Tratándose de un tema tan delicado, como lo es el migratorio, lo primero que debió ocurrir fue poner a disposición de la ciudadanía el texto completo del MOU, para evitar especulaciones innecesarias. Todavía es una deuda pendiente dicha publicación, que reclamamos por este medio.
La experiencia de otros países que han firmado acuerdos similares, como Panamá, Costa Rica, Guatemala y El Salvador, no ha sido buena y debe obligarnos a reflexionar sobre la suerte del MOU en nuestro país.
Muchas preguntas se han quedado sin respuesta. Una muy importante es que esos ciudadanos extranjeros que serían recibidos en nuestro país no han incurrido en violación a nuestras leyes, incluyendo las migratorias, pues ingresarían con el consentimiento de nuestras autoridades, por lo que, si son objeto de cualquier tipo de restricción a sus derechos de libre tránsito, podrían reclamar su completa libertad a través de un recurso de hábeas corpus, lo que complicaría enormemente la solución de casos de esta naturaleza.
¿Qué ocurriría si algunas de las personas deportadas hablan un idioma que nos impide garantizarles el derecho a un intérprete judicial? ¿Dónde serán retenidas estas personas? ¿Cómo podríamos conocer los antecedentes de estas personas para determinar su grado de peligrosidad? ¿Qué ocurriría si algunas no pueden regresar a su país de origen porque tienen impedimento de entrada o porque sus vidas corren peligro?
La figura del MOU entra dentro de la calificación de los precontratos, es decir un documento que se utiliza para avanzar hacia la firma de un contrato y por eso no es vinculante, porque no genera los derechos y obligaciones que se pactan en el contrato que se persigue firmar. Pero ocurre que esa naturaleza no vinculante se perdería desde que el primer grupo de deportados ingrese a la República Dominicana, pues ya se generarían derechos y obligaciones que nuestro país no podría evadir, tal cual fuera un acuerdo final.

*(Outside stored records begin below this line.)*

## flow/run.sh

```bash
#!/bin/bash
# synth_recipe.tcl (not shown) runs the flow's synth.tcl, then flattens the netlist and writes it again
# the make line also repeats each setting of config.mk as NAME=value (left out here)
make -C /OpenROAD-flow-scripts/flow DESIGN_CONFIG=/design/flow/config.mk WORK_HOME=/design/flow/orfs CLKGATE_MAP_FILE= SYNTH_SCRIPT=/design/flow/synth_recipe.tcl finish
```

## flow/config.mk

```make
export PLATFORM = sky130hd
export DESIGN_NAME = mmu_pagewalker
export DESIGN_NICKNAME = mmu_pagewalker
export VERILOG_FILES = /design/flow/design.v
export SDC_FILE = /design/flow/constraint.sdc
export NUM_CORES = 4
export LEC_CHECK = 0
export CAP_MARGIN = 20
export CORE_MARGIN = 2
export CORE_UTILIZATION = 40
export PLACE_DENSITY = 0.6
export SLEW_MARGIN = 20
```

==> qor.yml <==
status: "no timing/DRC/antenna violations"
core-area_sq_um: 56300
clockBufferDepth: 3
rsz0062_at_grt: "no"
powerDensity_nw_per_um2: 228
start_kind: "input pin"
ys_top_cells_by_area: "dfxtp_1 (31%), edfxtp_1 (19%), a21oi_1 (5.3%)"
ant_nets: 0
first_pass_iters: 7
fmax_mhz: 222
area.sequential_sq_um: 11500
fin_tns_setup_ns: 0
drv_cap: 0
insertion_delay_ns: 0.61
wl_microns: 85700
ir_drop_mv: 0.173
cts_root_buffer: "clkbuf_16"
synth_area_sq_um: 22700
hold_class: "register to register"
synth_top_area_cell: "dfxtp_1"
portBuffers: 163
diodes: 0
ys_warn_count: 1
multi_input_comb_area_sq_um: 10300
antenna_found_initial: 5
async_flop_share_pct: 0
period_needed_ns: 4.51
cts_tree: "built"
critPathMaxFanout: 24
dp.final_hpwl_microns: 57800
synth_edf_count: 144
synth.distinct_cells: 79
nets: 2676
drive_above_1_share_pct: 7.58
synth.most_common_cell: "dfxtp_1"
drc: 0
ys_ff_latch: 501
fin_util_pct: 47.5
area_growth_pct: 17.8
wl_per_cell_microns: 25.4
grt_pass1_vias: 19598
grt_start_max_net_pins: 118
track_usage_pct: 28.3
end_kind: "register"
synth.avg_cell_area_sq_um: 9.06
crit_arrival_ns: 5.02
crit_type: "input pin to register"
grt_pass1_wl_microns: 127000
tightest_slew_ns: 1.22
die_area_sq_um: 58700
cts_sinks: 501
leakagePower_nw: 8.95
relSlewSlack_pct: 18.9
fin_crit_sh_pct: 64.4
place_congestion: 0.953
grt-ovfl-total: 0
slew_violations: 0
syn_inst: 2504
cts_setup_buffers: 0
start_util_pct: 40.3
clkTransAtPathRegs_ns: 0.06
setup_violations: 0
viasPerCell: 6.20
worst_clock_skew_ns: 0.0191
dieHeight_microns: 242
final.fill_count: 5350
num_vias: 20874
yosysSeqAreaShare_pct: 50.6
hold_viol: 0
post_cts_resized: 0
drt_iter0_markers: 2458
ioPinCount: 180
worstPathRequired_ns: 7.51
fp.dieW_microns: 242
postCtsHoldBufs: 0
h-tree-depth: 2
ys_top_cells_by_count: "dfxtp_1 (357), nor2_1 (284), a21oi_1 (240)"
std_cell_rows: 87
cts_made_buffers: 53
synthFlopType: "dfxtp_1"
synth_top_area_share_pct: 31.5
From an optimization exercise on the open Yosys and OpenROAD flow, aimed at small area; shortcuts taken in it are not production practice. Where RTL was checked, it was by simulation tests only, not by an equivalence proof against the original. Only the layout flow was run in run 2; the RTL was not checked for function there. No activity file was given, so power comes from the tool's default toggle rates.

## flow/run.sh

```bash
#!/bin/bash
# synth_recipe.tcl (not shown) runs the flow's synth.tcl, then flattens the netlist and writes it again
# the make line also repeats each setting of config.mk as NAME=value (left out here)
make -C /OpenROAD-flow-scripts/flow DESIGN_CONFIG=/design/flow/config.mk WORK_HOME=/design/flow/orfs CLKGATE_MAP_FILE= SYNTH_SCRIPT=/design/flow/synth_recipe.tcl finish
```

## flow/config.mk

```make
export PLATFORM = sky130hd
export DESIGN_NAME = ata_pio_ctrl
export DESIGN_NICKNAME = ata_pio_ctrl
export VERILOG_FILES = /design/flow/design.v
export SDC_FILE = /design/flow/constraint.sdc
export NUM_CORES = 4
export LEC_CHECK = 0
export CAP_MARGIN = 20
export CORE_MARGIN = 2
export CORE_UTILIZATION = 40
export PLACE_DENSITY = 0.6
export SLEW_MARGIN = 20
```

## flow/constraint.sdc

```tcl
create_clock -name core_clock -period 14.0 [get_ports {clk}]
set_input_delay 2.8000 -clock core_clock [delete_from_list [all_inputs] [get_ports {clk}]]
set_output_delay 2.8000 -clock core_clock [all_outputs]
set_load 0.01 [all_outputs]
```
Source: an optimization exercise on an open RTL-to-GDS flow (aim: small area, a short achievable clock period and few clock cycles). Production flows keep margins and buffers that such runs may drop.
Where RTL was checked, it was by simulation tests only, not by an equivalence proof against the original.
Power is estimated from default activity; no workload was simulated.

==> flow/design.v (excerpt) <==
module interp_pair (
    input  wire        clk,
    input  wire        rst,
    input  wire        req_valid,
    output wire        req_ready,
    input  wire        req_unit,
    input  wire [4:0]  req_sel,
    input  wire [31:0] req_wdata,
    output reg         resp_valid,
    output reg  [31:0] resp_rdata
);
==> flow/config.mk <==
export PLATFORM = sky130hd
export DESIGN_NAME = interp_pair
export DESIGN_NICKNAME = interp_pair
export VERILOG_FILES = /design/flow/design.v
export SDC_FILE = /design/flow/constraint.sdc
export NUM_CORES = 4
export LEC_CHECK = 0
export CAP_MARGIN = 20
export CELL_PAD_IN_SITES_DETAIL_PLACEMENT = 1
export CELL_PAD_IN_SITES_GLOBAL_PLACEMENT = 2
export CORE_MARGIN = 2
export CORE_UTILIZATION = 30
export CTS_BUF_LIST = sky130_fd_sc_hd__clkbuf_8
export PLACE_DENSITY = 0.45
export SLEW_MARGIN = 20
export TNS_END_PERCENT = 30
==> flow/constraint.sdc <==
create_clock -name core_clock -period 16.0 [get_ports {clk}]
set_input_delay 3.2000 -clock core_clock [delete_from_list [all_inputs] [get_ports {clk}]]
set_output_delay 3.2000 -clock core_clock [all_outputs]
set_load 0.01 [all_outputs]
standard.sh (not shown) runs the stock make flow with config.mk's settings and CLKGATE_MAP_FILE= SYNTH_SCRIPT=/design/flow/synth_recipe.tcl, a recipe that flattens the netlist after the stock synthesis.
==> flow/flow/run.sh <==
#!/bin/bash
set -euo pipefail
MARGIN=${MARGIN:-8}
bash standard.sh SETUP_SLACK_MARGIN=$MARGIN finish > standard_make.log 2>&1
Edit:
Settings changed: CTS_BUF_LIST sky130_fd_sc_hd__clkbuf_8 to unset, TNS_END_PERCENT 30 to unset.
Effect: Die area is unchanged; sequential power is about the same; clock-buffer cell count fell by 39; power goes up by 2.7%; first-iteration DRC count shrinks by 2.3%; via count decreases by 0.47%; global-route usage decreases by 0.29 points; cell count fell by 1.2%; worst setup slack loses 0.019 ns; register-to-register slack loses 0.02 ns; maximum frequency barely changes.
No functional check of the RTL was part of any run of this note.

========
Another version of the RTL of interp_pair (not shown whole).
Size in the first run: about 75 I/O pins.
clock: 16.0 ns
lec_check: 0
cap_margin: 20
cell_pad_in_sites_detail_placement: 0
cell_pad_in_sites_global_placement: 1
core_margin: 2
core_utilization: 38
cts_buf_list: sky130_fd_sc_hd__clkbuf_8
place_density: 0.52
slew_margin: 20
tns_end_percent: 30
==> flow/flow/run.sh <==
#!/bin/bash
set -euo pipefail
MARGIN=${MARGIN:-8}
bash standard.sh SETUP_SLACK_MARGIN=$MARGIN REMOVE_ABC_BUFFERS=1 finish > standard_make.log 2>&1
Change:
--- a/flow/config.mk
+++ b/flow/config.mk
@@ -8,8 +8,8 @@
 export CAP_MARGIN = 20
-export CELL_PAD_IN_SITES_DETAIL_PLACEMENT = 0
-export CELL_PAD_IN_SITES_GLOBAL_PLACEMENT = 1
+export CELL_PAD_IN_SITES_DETAIL_PLACEMENT = 1
+export CELL_PAD_IN_SITES_GLOBAL_PLACEMENT = 2
 export CORE_MARGIN = 2
-export CORE_UTILIZATION = 38
+export CORE_UTILIZATION = 30
 export CTS_BUF_LIST = sky130_fd_sc_hd__clkbuf_8
-export PLACE_DENSITY = 0.52
+export PLACE_DENSITY = 0.45
 export SLEW_MARGIN = 20
Global-route usage is lower by 2.8 points. Power is higher by about 4%. Flip-flop and latch count does not change.
Function was not checked in any run of this note: the RTL went through the layout flow alone.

Este MOU se firma en momentos en que nuestro país ha renovado el uso de nuestras bases aéreas por Estados Unidos, sin que sepamos a cabalidad todas las finalidades perseguidas con dicho uso, y también la declaración de nuestro gobierno de que la Guardia Revolucionaria Islámica es una organización terrorista, aumentado el riesgo de que pudiera existir represalias contra nuestro país por una guerra que no iniciamos.
Participación Ciudadana entiende que todavía tenemos la oportunidad de dejar sin efecto el MOU y trabajar con los Estados Unidos en los temas migratorios que nos incumben.